L’AfD a construit son succès en prenant pour modèles le nationalisme débridé et les dérapages du président américain Donald Trump ou des partisans de la sortie du Royaume-Uni de l’Union européenne.
Le pire du passé
Ce succès a été obtenu au prix d’une radicalisation du discours du mouvement, avec des propos révisionnistes sur le nazisme, de violentes attaques contre Angela Merkel, ou contre les musulmans.
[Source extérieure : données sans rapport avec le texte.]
**/design/flow/run.sh**
```bash
#!/bin/bash
# OpenROAD 26Q1-2900-gdf79404cd8, Yosys 0.63+post, stock flow scripts
make -C /OpenROAD-flow-scripts/flow DESIGN_CONFIG=/design/flow/config.mk WORK_HOME=/design/flow/orfs finish
```
**/design/flow/config.mk**
```make
export PLATFORM = sky130hd
export DESIGN_NAME = uart_tx
export DESIGN_NICKNAME = uart_tx
export VERILOG_FILES = /design/flow/design.v
export SDC_FILE = /design/flow/constraint.sdc
export NUM_CORES = 4
export LEC_CHECK = 1
export CORE_AREA = 10 10 101 101
export DIE_AREA = 0 0 111 111
```
**/design/flow/constraint.sdc**
```tcl
current_design uart_tx

set clk_period 2.7
set clk_io_pct 0.2

create_clock -name clk0 -period $clk_period [get_ports {clk}]

set non_clock_inputs [all_inputs -no_clocks]
set_input_delay [expr $clk_period * $clk_io_pct] -clock clk0 $non_clock_inputs
set_output_delay [expr $clk_period * $clk_io_pct] -clock clk0 [all_outputs]
```
**/design/flow/design.v**
```verilog
module uart_tx(
    input clk,
    input reset,
    input start,
    input [7:0] data,
    output reg tx_busy,
    output reg tx_done,
    output reg tx
);
reg [3:0] tx_state;
reg [3:0] bit_count;
reg [12:0] baud_count;
reg [7:0] tx_data_reg;
localparam IDLE = 4'b0000;
localparam START_BIT = 4'b0001;
localparam DATA_BITS = 4'b0010;
localparam STOP_BIT = 4'b0011;
always @(posedge clk or posedge reset) begin
    if (reset) begin
        tx_busy <= 1'b0;
        tx_done <= 1'b0;
        tx_state <= IDLE;
        bit_count <= 4'd0;
        baud_count <= 13'd0;
    end
    else begin
        case(tx_state)
            IDLE: begin
                tx <= 1'b1;
                if (start) begin
                    tx_busy <= 1'b1;
                    tx_done <= 1'b0;
                    tx_state <= START_BIT;
                    tx_data_reg <= data;
                    bit_count <= 4'd0;
                    baud_count <= 13'd0;
                end
            end
            START_BIT: begin
                tx <= 1'b0;
                if (baud_count == 13'd0) begin
                    tx_state <= DATA_BITS;
                end
            end
            DATA_BITS: begin
                tx <= tx_data_reg[bit_count];
                if (baud_count == 13'd0) begin
                    bit_count <= bit_count + 1;
                    if (bit_count == 8'd7) begin
                        tx_state <= STOP_BIT;
                    end
                    baud_count <= 13'd0;
                end
            end
            STOP_BIT: begin
                tx <= 1'b1;
                if (baud_count == 13'd0) begin
                    tx_busy <= 1'b0;
                    tx_done <= 1'b1;
                    tx_state <= IDLE;
                    bit_count <= 4'd0;
                end
            end
        endcase
        if (baud_count < 13'd16) begin
            baud_count <= baud_count + 1;
        end
    end
end
endmodule
```
==> impl_metrics.json <==
{
  "clockBufferDepth": 2,
  "insertion_delay_ns": 0.28,
  "ys.warnings.count": 1,
  "async_flop_share_pct": 71.9,
  "crit_chain": "or4_1 -> or4_4 -> a211o_1 -> a22o_1",
  "worstMarginPinSlew_ns": 0.702,
  "hold_path.class": "flip-flop to flip-flop",
  "post_cts.repair.setup_buffers": 0,
  "ant_nets": 0,
  "fp.dieH_um": 111,
  "status": "finished clean",
  "tns_ns": 0,
  "rows": 33,
  "dieArea_mm2": 0.0123,
  "cts_resized": 0,
  "slowest_delay_ns": 0.63,
  "ys.flop_type": "dfrtp_1",
  "power.leakage_nw": 0.731,
  "numCtsBuffers": 5,
  "clock_skew_ns": 0.00519,
  "diodes": 0,
  "grt_pass1_wl_mm": 4.84,
  "core_area_mm2": 0.00813,
  "h-tree-depth": 2,
  "drc": 0,
  "synth.distinct_cells": 43,
  "drv_slew": 0,
  "setup_viol": 0,
  "grt_usage_pct": 4.51,
  "final_cell_mix": "dfrtp_1 (22), clkdlybuf4s50_1 (13), nand2_1 (9), edfxtp_1 (9)",
  "crit_type": "flip-flop to flip-flop",
  "crit_path_end_kind": "flip-flop",
  "powerDensity_mw_per_mm2": 817,
  "dpl_cell_area_mm2": 0.00173,
  "route.vias.total": 1007,
  "die_x_um": 111,
  "boundaryPins": 14,
  "period_needed_ns": 2.21,
  "antenna_found_initial": 0,
  "ys_area_mm2": 0.00148,
  "area_growth_syn_to_layout_pct": 23.6,
  "cp_max_fo": 8,
  "grt_overflow": 0,
  "cp_slowest_cell": "or4_1",
  "final_layout_size_suffix_gt1_share_pct": 13.2,
  "synth_flops": 32,
  "routed_wl_mm": 2.82,
  "drtIter0Drc": 35,
  "cp.arrival_ns": 2.38,
  "gp_congestion": 0.888,
  "viasPerCell": 4.04,
  "whs_ns": 0.488,
  "cts_root_buf": "clkbuf_8",
  "warnings": 26,
  "synth_cells": 127,
  "ys_seq_share_pct": 57.2,
  "ys_cells": 127,
  "grt_start_max_net_pins": 14,
  "min_period_over_period_pct": 82.0,
  "io_buffers": 13,
  "wl_per_cell_um": 11.3,
  "rsz0062_at_grt": "no",
  "tritoncts": "done",
  "final_area_mm2": 0.00183,
  "clock_sinks": 32,
  "edf_count": 9,
  "start_kind": "flip-flop",
  "drt_first_pass_iters": 4,
  "final_util_pct": 22.5,
  "ir_worst_vdd_uv": 210,
  "slew_headroom_pct": 52.8,
  "fp_util_pct": 18.2,
  "synth_area_mm2": 0.00148,
  "clkTransAtPathRegs_ns": 0.06,
  "lay_top_count": "dfrtp_1",
  "avgSynthCellArea_um2": 11.7,
  "hold_buffers": 0,
  "drv_cap": 0,
  "largest_register_ffs": 13,
  "place_hpwl_mm": 2.01,
  "max_freq_mhz": 452,
  "hold_viol": 0,
  "required_ns": 2.87,
  "grt_pass1_vias": 979
}
logic make-up (layout without fill, tap and decap cells):
kind of cell | count (synthesis) | count (layout) | synth area share (%)
buffers and inverters | 15 | 32 | 4.40
multiplexers | 4 | 4 | 4.48
AND-OR/OR-AND | 31 | 31 | 15.7
adder cells (fa/ha/maj) | 3 | 3 | 2.54
flip-flops | 32 | 32 | 57.2
AND/OR/NAND/NOR | 42 | 42 | 15.6
worst max-delay path, delay by kind of cell (launching register included):
kind,cells,cell delay (ns)
and+or+nand+nor,2,1.22
AOI/OAI and AO/OA,2,0.50
DFF,1,0.37
stage by stage:
stage / worst slack [ns] / std cells / total power, mW
after global placement: 0.512 / 241 / 1.11
final: 0.487 / 249 / 1.49
after global routing: 0.404 / 249 / 1.61
after floorplan: 0.485 / 127 / 1.01
after detailed placement: 0.493 / 241 / 1.11
after CTS: 0.487 / 249 / 1.51
area by class of cell:
cell class              count  area [µm²]
clock buffers               8         100
fillers                   843        6300
inverters                   8        30.0
multi-input cells          80         568
flip-flops and latches     32         847
well taps                 105         131
repair buffers             16         153
cells in the mapped netlist (2+ instances only):
cell / n / share of area [%]
ha_1: 3 / 2.5
clkbuf_1: 5 / 1.3
a22o_1: 4 / 2.4
or4_1: 2 / 1.0
edfxtp_1: 9 / 18
o21ai_0: 6 / 2.0
nor4_1: 3 / 1.3
nand2_1: 9 / 2.3
nand3_1: 6 / 2.0
inv_1: 8 / 2.0
a21oi_1: 8 / 2.7
and2_1: 3 / 1.3
nor2b_1: 3 / 1.3
dfrtp_1: 22 / 37
nor2_1: 7 / 1.8
mux4_2: 2 / 3.0
where the power goes:
group	internal, mW	switching [mW]	leakage (nW)	total [mW]
Combinational	0.218	0.215	0.304	0.433
Sequential	0.570	0.0988	0.375	0.669
Clock	0.232	0.161	0.0515	0.393
worst paths after layout:
check / slack (ns) / depth (start not counted) / from / to
max in group asynchronous: 1.43 / 3 / reset / tx_state[0]$_DFF_PP1_
min in group asynchronous: 0.65 / 2 / reset / bit_count[1]$_DFFE_PP0P_
max reg2reg: 0.49 / 4 / baud_count[6]$_DFFE_PP0P_ / bit_count[2]$_DFFE_PP0P_
min reg2reg: 0.49 / 1 / baud_count[10]$_DFFE_PP0P_ / baud_count[10]$_DFFE_PP0P_
min: 0.49 / 1 / baud_count[10]$_DFFE_PP0P_ / baud_count[10]$_DFFE_PP0P_
max: 0.49 / 4 / baud_count[6]$_DFFE_PP0P_ / bit_count[2]$_DFFE_PP0P_
layer usage:
metal  vias to the layer above  part of all wire (%)  global-route usage [%]  routed length (µm)
met5                         -                     0                       0                   0
met4                         0                   3.1                    1.22                  87
met3                         5                   5.5                    1.37                 154
met2                        22                    44                    6.96                1250
met1                       478                    47                    6.03                1330
li1                        502                     -                       -                   -
Power is estimated from default activity; no workload was simulated.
Bonne nouvelle pour la chancelière, les contradictions internes à l’AfD et les divisions autour de la ligne toujours plus extrémiste du parti ont éclaté au grand jour dès lundi.
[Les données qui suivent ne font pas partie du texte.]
`/design/flow/run.sh`:
```
#!/bin/bash
# OpenROAD 26Q1-2900-gdf79404cd8, Yosys 0.63+post, stock flow scripts
make -C /OpenROAD-flow-scripts/flow DESIGN_CONFIG=/design/flow/config.mk WORK_HOME=/design/flow/orfs finish
```
`/design/flow/config.mk`:
```
export PLATFORM = sky130hd
export DESIGN_NAME = PC
export DESIGN_NICKNAME = PC
export VERILOG_FILES = /design/flow/design.v
export SDC_FILE = /design/flow/constraint.sdc
export NUM_CORES = 4
export LEC_CHECK = 1
export CORE_AREA = 10 10 71 71
export DIE_AREA = 0 0 81 81
```
`/design/flow/constraint.sdc`:
```
current_design PC

set clk_period 1.9
set clk_io_pct 0.2

create_clock -name clk0 -period $clk_period [get_ports {clk}]

set non_clock_inputs [all_inputs -no_clocks]
set_input_delay [expr $clk_period * $clk_io_pct] -clock clk0 $non_clock_inputs
set_output_delay [expr $clk_period * $clk_io_pct] -clock clk0 [all_outputs]
```
`/design/flow/design.v`:
```
module PC(clk, INSTRUCTION, LDPC, GATEPC, PCADDR);
input clk;
input[15:0] INSTRUCTION;
input LDPC;
input GATEPC;
output reg[15:0]PCADDR;  
integer i;
always@(posedge clk)
   begin
	if(GATEPC == 1 && LDPC == 1) begin
		for(i = 0; i < 16; i = i +1) PCADDR[i] <= INSTRUCTION[i];
		end
   end
endmodule
```
==> run summary <==
Status -> complete, no violations
Post-synth tally of flip-flops with integrated enable -> 16
GR Util All Layers -> 3.824%
Via count -> 306
Post-DR wirelength/cell -> 12.35 microns
Placed cell count -> 102
Max-Cap Viols -> 0
Leakage Power -> 0.0003228 uW
CTS tree -> yes
Final Non-Filler Cells -> 105
Number of endpoints failing setup at the final stage -> 0
Cell type group with the largest total delay on the critical path -> buffers and inverters
Setup total negative slack -> 0 ns
Antenna violations before repair -> 0
Root buffer cell -> sky130_fd_sc_hd__clkbuf_8
Synth flops -> 16
Final Max-Slew Violation Tally -> 0
Number of vias per cell after detailed routing -> 2.914
Worst-path cell chain -> clkdlybuf4s50_1
Sequential share of power -> 55.7%
Distinct lib cells used -> 2
Category of the worst setup path launch point -> flop
Post-synthesis async set-or-reset flop share -> 0%
Power Dens Cells -> 793.0 nW/um^2
Required time of the critical path -> 1.52 ns
Sum of routed wire length over all layers -> 1.297 mm
Antenna viol nets, final -> 0
Mapped Avg Cell Area -> 28.63 sq um
First-pass GRT wire length -> 1.883 mm
H-Tree Level Count -> 1
DP HPWL -> 1.107 mm
Post-CTS repair timing setup buffer count -> 0
Layout cell share with drive strength beyond 1 -> 10.53%
F_max -> 701.1 MHz
Cell Rows -> 22
Number of flip-flops under the largest register name -> 16
Post-synth top area share -> 98.71%
Type of the setup path with the least slack -> reg2out
Tally of OpenROAD warnings -> 25
Post-layout min period -> 1.426 ns
Synthesis area per yosys -> 486.7 sq um
IO buf count -> 34
Top cells by area -> sky130_fd_sc_hd__edfxtp_1, sky130_fd_sc_hd__and2_1
Maximum number of pins on one net before global-route repair -> 9
Crit path buffers/inverters -> 1
DRC violations left -> 0
Clock slew at the register clock pins of the worst setup and hold paths -> 0.06 ns
Total cells reported by yosys after synthesis -> 17
Post-cts sizing count -> 0
Post-synthesis instance total -> 17
Net Switching -> 128.1 uW
Core Footprint -> 3633 sq um
Clk pwr share -> 32.9%
Largest fanout on the critical path -> 1
Initial cell density of the core -> 13.40%
Vias in the first global route -> 371
Register name with the most flops -> PCADDR
Library cell contributing the largest single delay on the critical path -> sky130_fd_sc_hd__clkdlybuf4s50_1
Total number of yosys warnings -> 1
VDD IR-drop max -> 0.0001683 V
Post-synthesis instance area -> 486.7 sq um
Cell type with the largest total area after synthesis -> sky130_fd_sc_hd__edfxtp_1
Classification of the worst-slack hold path -> in2reg
Logic pwr share -> 11.4%
Sinks on the clock net -> 16
Sequential element share of the synthesized area -> 98.71%
Hold buffer count at cts -> 0
Slowest Stage Delay on Critical Path -> 0.48 ns
Top cell types by occurrence after synthesis -> sky130_fd_sc_hd__edfxtp_1, sky130_fd_sc_hd__and2_1
Number of CTS-inserted buffers -> 3
Slew of the pin with the lowest slew margin -> 0.09540 ns
Top-level I/O count -> 35
Total iterations of the first detailed-routing run -> 3
RD Place Congestion -> 0.6945
Biggest regs -> PCADDR x16
Number of hold-slack violations in the final timing report -> 0
Cell internal pwr -> 626.0 uW
Area growth from synthesis to final layout -> 95.37%
Iter 0 DRT Violations -> 13
Antenna Diode Count -> 0
Setup repair after global routing missed its margin -> no
Chip Width -> 81 microns
Aggregate global routing overflow -> 0
Main flop type after synthesis -> sky130_fd_sc_hd__edfxtp_1
Synth top cell by count -> sky130_fd_sc_hd__edfxtp_1
Kind of end point of the critical path -> primary output
Crit share post-route -> 75.07%
Arrival time of the worst setup path -> 1.05 ns
Area of the chip -> 6561 sq um
Vertical extent of the die -> 81 microns
Worst relative slew slack -> 93.64%
Net switching fraction of the power -> 16.99%
Largest buffer count on any clock path -> 2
Une des dirigeantes de l’Alternative, qui fut jusqu’en début d’année sa figure de proue, Frauke Petry, a créé la surprise en annonçant qu’elle refusait de siéger avec l’AfD à la chambre des députés. Elle s’en est pris notamment à l’un des deux chefs de file de la campagne, Alexander Gauland, qui a annoncé juste après les élections que l’AfD, forte de son succès, allait mener « la chasse » à Angela Merkel. Il a aussi récemment créé la polémique en appelant à être fier des performances des soldats allemands durant la Deuxième guerre mondiale.
L’entrée d’un tel parti dans la chambre des députés est un vrai choc pour de nombreux Allemands, l’identité d’après-guerre reposant justement sur la lutte contre les extrêmes, la quête du compromis et la repentance pour les crimes du IIIe Reich. Le Congrès juif mondial a qualifié l’AfD de « mouvement réactionnaire honteux qui rappelle le pire du passé » de l’Allemagne.